WORK INSTRUCTIONS: Retype word for word the lines of the data below, from the first to the one bearing "export LEC_CHECK = 0", with that one included.

[Stored data entries]
----------
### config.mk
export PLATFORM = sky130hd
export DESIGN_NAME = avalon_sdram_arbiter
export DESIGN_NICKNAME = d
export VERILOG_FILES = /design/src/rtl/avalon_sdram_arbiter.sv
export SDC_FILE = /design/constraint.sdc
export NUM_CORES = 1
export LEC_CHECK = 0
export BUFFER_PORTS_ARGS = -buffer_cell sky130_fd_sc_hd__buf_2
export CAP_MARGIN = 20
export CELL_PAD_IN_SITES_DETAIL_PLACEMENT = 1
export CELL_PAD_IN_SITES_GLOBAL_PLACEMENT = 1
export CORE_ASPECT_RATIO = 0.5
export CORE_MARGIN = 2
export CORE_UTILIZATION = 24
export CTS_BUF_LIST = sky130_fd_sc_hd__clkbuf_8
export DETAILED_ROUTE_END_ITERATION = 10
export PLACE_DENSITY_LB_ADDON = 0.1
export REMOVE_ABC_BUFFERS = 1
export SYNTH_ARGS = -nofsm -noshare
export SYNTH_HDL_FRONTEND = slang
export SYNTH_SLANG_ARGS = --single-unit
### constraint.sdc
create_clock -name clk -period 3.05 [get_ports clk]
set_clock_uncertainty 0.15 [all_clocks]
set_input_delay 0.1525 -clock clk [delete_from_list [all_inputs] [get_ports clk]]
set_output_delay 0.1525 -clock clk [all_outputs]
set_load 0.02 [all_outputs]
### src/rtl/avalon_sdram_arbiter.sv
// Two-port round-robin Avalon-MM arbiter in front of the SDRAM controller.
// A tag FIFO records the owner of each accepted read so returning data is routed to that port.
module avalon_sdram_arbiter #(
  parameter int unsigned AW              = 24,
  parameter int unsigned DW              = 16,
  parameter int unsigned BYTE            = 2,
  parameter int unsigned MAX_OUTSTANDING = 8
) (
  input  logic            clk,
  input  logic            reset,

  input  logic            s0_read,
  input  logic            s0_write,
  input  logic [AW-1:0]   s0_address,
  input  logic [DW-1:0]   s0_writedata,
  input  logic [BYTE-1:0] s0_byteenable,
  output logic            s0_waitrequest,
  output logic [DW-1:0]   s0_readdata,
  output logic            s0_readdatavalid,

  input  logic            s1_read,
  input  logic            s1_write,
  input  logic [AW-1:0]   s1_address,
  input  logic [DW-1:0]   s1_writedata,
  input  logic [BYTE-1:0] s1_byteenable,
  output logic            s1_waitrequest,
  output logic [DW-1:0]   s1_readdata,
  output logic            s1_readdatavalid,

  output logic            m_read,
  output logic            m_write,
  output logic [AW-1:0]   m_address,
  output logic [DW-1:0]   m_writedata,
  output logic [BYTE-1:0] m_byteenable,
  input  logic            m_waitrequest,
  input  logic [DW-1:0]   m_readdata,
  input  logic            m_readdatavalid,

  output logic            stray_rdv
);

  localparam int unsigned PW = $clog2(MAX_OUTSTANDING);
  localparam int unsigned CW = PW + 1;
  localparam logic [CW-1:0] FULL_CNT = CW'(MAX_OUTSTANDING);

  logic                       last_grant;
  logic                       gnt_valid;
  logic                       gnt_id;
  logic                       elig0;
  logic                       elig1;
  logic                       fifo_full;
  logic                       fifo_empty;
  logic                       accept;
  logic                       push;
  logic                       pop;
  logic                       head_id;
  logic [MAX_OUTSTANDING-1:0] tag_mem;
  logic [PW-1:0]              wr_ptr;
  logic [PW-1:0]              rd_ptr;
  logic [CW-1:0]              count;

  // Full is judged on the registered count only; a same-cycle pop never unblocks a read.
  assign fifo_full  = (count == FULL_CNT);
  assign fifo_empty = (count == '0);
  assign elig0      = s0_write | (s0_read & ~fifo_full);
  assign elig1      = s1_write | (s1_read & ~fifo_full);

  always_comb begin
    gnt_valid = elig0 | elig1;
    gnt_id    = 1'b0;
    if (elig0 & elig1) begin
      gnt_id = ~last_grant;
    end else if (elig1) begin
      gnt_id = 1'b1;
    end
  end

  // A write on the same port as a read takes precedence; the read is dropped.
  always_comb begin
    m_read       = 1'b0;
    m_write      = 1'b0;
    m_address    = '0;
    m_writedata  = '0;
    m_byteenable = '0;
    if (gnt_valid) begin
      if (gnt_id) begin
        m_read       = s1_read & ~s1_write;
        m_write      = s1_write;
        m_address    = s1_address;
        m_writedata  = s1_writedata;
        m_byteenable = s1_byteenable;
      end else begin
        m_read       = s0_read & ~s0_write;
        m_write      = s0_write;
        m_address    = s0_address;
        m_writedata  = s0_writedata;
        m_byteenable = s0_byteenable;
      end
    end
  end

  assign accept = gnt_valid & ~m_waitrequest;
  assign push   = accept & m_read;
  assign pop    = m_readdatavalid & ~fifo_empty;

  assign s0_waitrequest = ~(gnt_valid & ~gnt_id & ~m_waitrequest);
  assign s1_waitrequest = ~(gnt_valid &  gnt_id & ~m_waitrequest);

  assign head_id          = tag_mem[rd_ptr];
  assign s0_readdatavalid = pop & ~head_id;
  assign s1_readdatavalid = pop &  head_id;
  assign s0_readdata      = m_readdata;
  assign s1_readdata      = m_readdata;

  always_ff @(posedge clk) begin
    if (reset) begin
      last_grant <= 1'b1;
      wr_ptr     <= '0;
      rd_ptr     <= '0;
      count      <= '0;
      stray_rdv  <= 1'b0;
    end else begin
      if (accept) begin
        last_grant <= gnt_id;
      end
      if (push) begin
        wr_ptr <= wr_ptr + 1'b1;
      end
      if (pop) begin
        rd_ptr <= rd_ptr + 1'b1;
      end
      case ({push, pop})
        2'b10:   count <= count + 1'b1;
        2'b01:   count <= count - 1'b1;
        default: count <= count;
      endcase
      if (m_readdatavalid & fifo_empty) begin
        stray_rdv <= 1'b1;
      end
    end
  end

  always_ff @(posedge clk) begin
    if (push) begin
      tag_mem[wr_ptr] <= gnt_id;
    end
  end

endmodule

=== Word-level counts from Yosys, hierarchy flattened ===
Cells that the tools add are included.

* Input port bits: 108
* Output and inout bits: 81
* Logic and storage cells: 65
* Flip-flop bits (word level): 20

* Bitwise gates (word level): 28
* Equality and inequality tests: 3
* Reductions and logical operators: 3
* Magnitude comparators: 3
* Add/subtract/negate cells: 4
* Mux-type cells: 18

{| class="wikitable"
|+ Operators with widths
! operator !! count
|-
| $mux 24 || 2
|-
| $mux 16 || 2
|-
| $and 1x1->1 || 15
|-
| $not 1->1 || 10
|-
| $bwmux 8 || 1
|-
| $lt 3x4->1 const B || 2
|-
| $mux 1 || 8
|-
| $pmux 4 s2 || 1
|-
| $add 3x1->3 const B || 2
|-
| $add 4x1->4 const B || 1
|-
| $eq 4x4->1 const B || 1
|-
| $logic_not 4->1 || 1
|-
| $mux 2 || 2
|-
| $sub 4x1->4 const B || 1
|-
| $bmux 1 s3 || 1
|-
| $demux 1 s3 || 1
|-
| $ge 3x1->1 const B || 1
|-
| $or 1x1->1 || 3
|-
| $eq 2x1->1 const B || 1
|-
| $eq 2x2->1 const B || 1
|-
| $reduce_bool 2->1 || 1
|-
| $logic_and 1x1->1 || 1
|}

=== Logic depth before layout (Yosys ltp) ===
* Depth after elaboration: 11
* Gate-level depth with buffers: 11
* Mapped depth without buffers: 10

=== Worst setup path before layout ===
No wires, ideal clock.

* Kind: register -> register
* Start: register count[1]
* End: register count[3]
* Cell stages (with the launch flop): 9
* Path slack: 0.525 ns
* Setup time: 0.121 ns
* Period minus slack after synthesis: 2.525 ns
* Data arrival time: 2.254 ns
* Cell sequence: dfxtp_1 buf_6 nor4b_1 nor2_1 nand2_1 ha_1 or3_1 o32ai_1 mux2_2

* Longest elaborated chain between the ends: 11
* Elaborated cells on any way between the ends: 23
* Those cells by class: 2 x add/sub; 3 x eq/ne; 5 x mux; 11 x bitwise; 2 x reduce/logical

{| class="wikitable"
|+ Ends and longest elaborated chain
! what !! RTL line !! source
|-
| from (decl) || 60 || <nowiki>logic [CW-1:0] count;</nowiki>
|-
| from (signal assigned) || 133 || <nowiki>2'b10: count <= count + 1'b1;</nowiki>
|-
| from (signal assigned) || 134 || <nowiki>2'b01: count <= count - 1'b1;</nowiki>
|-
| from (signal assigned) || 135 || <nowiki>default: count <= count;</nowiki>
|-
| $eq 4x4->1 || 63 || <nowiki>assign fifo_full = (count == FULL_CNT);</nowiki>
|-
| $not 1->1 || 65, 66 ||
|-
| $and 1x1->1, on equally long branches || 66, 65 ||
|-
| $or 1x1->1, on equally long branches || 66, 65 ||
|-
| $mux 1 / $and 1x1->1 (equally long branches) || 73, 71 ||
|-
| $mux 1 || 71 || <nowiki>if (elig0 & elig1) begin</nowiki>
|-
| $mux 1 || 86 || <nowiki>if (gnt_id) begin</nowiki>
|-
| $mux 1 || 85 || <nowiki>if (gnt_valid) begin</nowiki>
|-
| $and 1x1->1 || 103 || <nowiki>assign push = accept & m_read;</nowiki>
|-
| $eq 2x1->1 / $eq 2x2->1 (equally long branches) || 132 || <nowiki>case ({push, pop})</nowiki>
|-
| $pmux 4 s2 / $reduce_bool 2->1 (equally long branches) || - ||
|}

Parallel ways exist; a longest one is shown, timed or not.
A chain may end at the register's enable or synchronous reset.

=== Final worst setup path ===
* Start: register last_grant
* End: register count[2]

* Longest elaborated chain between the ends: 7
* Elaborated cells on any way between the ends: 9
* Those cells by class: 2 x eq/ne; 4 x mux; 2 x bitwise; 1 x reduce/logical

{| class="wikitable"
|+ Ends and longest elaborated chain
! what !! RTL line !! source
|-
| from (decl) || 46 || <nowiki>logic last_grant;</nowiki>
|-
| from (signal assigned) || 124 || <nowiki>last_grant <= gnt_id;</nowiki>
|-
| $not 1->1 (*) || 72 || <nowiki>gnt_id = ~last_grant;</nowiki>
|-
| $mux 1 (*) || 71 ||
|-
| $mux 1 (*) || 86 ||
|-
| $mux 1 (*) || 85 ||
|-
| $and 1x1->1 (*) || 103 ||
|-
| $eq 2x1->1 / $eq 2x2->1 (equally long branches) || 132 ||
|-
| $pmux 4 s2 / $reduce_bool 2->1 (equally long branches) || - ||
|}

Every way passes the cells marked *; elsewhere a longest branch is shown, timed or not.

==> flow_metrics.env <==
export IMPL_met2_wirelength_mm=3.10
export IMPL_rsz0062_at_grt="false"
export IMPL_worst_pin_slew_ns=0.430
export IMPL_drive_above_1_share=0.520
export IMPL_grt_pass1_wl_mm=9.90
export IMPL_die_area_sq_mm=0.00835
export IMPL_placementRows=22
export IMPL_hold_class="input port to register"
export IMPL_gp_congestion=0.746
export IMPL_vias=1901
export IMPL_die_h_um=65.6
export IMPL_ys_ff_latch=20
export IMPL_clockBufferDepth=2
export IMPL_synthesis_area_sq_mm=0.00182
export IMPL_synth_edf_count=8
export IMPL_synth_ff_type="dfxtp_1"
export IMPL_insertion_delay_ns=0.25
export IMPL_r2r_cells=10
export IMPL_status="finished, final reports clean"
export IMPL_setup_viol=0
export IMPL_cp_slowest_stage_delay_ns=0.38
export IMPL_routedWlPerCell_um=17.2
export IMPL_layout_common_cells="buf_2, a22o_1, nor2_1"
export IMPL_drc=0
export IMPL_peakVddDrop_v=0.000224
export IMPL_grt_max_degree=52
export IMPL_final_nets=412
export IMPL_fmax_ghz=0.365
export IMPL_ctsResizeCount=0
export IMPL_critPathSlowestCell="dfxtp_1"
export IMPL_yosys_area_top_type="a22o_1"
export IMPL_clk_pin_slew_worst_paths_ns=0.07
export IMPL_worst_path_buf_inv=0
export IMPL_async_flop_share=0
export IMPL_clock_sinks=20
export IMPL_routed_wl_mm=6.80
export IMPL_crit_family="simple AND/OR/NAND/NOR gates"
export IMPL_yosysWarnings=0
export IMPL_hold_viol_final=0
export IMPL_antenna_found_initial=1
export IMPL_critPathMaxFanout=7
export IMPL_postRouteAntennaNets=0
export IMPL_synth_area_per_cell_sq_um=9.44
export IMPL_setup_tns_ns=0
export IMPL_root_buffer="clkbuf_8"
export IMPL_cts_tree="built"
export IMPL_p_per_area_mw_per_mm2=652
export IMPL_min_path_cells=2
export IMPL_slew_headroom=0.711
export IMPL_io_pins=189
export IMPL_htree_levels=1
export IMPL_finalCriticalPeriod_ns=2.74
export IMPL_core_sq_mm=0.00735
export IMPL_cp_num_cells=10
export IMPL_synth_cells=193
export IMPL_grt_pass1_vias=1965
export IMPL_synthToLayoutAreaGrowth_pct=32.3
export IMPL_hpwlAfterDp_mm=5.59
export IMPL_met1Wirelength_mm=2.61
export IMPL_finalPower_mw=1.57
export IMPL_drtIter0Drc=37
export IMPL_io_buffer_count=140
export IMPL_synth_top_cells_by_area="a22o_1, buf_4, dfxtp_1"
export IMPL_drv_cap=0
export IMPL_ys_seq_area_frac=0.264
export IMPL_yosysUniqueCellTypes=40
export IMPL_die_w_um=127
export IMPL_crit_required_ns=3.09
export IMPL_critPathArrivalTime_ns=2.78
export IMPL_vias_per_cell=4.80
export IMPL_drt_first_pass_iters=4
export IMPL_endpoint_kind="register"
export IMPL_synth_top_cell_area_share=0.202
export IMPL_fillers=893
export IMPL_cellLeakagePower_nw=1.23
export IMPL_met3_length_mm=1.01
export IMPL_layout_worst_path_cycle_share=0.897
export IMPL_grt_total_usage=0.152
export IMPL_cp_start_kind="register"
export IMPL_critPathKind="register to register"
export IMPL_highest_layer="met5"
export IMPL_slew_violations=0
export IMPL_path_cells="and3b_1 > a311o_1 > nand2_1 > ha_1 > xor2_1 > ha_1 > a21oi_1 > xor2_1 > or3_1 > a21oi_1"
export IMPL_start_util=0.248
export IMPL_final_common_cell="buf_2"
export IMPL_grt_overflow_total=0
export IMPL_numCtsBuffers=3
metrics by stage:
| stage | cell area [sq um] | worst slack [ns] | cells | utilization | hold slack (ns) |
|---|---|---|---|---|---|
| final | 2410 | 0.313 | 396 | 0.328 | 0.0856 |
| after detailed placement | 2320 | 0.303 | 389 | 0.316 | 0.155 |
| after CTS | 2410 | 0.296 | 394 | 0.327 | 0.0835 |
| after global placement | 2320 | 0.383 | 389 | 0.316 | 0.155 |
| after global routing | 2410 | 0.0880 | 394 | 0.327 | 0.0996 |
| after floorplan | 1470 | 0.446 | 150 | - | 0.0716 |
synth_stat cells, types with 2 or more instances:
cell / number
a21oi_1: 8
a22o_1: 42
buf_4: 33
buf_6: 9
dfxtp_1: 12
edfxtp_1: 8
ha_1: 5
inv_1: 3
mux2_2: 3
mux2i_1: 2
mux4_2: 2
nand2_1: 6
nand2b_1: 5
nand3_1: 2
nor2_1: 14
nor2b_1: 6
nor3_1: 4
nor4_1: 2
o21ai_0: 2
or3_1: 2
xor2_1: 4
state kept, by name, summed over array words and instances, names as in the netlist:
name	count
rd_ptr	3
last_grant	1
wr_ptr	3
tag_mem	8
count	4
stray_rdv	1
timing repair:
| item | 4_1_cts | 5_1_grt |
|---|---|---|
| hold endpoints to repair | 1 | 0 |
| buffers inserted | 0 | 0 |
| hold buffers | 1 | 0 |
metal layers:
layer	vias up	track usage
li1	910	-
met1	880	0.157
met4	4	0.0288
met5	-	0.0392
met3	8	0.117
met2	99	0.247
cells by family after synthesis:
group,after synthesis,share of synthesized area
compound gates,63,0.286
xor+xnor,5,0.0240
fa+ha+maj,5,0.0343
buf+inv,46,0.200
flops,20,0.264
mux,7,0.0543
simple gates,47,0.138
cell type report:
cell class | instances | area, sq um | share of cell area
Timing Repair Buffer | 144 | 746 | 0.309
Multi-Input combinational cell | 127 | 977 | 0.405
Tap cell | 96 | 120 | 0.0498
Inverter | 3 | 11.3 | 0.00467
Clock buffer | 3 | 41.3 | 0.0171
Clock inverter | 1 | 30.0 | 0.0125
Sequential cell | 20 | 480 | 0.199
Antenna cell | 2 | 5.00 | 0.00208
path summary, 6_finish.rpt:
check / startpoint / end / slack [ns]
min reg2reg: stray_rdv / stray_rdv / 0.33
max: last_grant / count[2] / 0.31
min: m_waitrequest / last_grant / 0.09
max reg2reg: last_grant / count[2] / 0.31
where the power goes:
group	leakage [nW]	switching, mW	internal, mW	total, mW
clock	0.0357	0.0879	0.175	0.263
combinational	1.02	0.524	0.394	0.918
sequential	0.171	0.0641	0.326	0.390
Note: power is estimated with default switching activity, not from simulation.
----------
RESULT:
### config.mk
export PLATFORM = sky130hd
export DESIGN_NAME = avalon_sdram_arbiter
export DESIGN_NICKNAME = d
export VERILOG_FILES = /design/src/rtl/avalon_sdram_arbiter.sv
export SDC_FILE = /design/constraint.sdc
export NUM_CORES = 1
export LEC_CHECK = 0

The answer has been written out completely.